#### [TASK REQUIREMENTS]
Search the records below for the word "same". Pull out each line that has it.

#### [DATASET CONTENT]
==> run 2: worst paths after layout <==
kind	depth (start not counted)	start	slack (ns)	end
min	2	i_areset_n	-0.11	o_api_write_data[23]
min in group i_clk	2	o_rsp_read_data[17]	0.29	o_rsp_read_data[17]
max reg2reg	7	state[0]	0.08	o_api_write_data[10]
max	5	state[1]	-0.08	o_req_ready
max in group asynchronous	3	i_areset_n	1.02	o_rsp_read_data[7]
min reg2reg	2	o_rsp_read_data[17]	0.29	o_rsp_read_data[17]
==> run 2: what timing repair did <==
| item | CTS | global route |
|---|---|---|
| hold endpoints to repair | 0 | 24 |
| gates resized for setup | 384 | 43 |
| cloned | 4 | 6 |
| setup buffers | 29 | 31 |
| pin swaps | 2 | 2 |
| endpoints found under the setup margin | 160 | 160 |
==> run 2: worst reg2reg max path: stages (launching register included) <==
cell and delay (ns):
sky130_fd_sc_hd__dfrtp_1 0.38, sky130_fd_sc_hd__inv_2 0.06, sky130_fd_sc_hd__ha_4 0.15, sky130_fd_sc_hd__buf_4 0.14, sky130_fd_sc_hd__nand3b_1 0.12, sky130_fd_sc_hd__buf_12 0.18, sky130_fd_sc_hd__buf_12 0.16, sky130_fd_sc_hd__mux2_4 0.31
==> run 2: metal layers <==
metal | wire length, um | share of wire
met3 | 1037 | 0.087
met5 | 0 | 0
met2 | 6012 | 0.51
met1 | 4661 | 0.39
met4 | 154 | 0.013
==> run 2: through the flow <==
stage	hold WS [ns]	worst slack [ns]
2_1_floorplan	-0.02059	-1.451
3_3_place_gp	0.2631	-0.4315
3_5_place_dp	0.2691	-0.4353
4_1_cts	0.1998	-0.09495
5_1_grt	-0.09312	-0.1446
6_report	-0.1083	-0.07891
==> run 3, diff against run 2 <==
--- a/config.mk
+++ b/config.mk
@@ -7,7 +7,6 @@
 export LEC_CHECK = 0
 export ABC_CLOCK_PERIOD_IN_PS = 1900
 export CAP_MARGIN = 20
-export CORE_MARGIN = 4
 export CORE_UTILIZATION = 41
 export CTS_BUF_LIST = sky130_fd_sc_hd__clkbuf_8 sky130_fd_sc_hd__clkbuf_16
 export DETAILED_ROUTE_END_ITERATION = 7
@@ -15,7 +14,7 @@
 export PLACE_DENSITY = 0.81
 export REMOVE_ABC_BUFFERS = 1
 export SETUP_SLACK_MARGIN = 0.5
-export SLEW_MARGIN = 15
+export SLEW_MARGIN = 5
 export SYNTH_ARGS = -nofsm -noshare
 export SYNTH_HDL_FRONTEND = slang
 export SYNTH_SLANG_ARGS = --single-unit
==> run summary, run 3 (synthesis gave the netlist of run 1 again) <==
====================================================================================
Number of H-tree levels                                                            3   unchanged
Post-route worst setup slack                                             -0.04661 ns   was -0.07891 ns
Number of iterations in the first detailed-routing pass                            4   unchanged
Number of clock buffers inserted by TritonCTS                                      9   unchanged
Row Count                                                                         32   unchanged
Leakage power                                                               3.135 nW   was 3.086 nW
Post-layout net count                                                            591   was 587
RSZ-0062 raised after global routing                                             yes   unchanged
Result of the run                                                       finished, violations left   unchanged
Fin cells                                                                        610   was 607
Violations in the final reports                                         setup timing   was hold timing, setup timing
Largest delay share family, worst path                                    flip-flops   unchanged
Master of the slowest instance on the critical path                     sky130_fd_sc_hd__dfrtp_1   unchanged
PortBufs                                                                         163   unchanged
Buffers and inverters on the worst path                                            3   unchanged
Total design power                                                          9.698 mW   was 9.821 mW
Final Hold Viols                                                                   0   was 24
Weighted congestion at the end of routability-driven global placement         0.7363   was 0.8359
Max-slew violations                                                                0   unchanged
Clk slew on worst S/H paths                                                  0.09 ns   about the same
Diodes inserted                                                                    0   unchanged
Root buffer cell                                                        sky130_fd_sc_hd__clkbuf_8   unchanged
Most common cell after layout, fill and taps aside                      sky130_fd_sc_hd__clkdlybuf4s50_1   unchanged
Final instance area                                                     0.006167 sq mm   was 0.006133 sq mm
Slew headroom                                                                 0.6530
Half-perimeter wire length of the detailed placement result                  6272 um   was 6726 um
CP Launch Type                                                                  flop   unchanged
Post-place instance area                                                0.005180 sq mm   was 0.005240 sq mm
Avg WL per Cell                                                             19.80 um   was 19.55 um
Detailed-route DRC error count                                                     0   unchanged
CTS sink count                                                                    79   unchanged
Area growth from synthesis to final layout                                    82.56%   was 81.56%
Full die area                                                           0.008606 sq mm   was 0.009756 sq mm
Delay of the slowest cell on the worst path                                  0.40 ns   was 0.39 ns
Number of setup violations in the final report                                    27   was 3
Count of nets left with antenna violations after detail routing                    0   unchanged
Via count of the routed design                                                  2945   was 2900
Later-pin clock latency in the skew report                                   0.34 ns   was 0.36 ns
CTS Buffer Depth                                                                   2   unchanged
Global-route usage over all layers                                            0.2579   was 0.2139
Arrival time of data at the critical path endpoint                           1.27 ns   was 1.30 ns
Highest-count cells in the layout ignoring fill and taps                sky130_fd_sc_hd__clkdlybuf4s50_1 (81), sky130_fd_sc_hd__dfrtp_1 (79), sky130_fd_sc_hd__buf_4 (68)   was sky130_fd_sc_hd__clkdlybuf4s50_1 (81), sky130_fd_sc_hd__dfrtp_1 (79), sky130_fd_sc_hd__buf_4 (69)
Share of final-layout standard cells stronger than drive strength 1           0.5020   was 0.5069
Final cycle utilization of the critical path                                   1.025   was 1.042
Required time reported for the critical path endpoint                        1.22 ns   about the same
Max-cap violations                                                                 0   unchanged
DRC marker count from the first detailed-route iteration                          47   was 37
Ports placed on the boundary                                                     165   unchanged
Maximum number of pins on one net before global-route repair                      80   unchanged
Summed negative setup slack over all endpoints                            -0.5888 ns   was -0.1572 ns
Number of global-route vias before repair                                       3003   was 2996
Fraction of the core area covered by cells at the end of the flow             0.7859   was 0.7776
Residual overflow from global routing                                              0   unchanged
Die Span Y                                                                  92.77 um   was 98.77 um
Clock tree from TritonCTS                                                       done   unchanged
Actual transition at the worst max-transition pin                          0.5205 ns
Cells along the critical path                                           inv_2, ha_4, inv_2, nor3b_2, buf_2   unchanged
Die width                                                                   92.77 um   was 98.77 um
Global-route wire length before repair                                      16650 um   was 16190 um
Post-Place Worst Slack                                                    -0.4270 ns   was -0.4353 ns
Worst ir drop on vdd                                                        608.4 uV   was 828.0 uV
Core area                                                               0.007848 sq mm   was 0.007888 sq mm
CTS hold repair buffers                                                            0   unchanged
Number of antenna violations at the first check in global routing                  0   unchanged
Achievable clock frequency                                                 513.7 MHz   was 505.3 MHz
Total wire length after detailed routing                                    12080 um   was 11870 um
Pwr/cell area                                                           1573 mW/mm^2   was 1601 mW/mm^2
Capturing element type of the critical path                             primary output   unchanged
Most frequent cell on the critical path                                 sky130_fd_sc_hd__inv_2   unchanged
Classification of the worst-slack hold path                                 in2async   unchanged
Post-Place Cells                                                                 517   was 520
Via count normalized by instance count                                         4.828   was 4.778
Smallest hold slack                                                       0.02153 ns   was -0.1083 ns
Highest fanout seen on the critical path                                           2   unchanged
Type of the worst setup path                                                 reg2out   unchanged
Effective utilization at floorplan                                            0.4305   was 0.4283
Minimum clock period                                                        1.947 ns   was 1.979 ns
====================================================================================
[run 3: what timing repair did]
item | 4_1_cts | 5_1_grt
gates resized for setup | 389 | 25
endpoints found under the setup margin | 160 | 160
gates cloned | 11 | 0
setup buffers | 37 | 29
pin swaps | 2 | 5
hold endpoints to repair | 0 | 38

#### [SOLUTION FOR THIS EXERCISE]
Clk slew on worst S/H paths                                                  0.09 ns   about the same
Required time reported for the critical path endpoint                        1.22 ns   about the same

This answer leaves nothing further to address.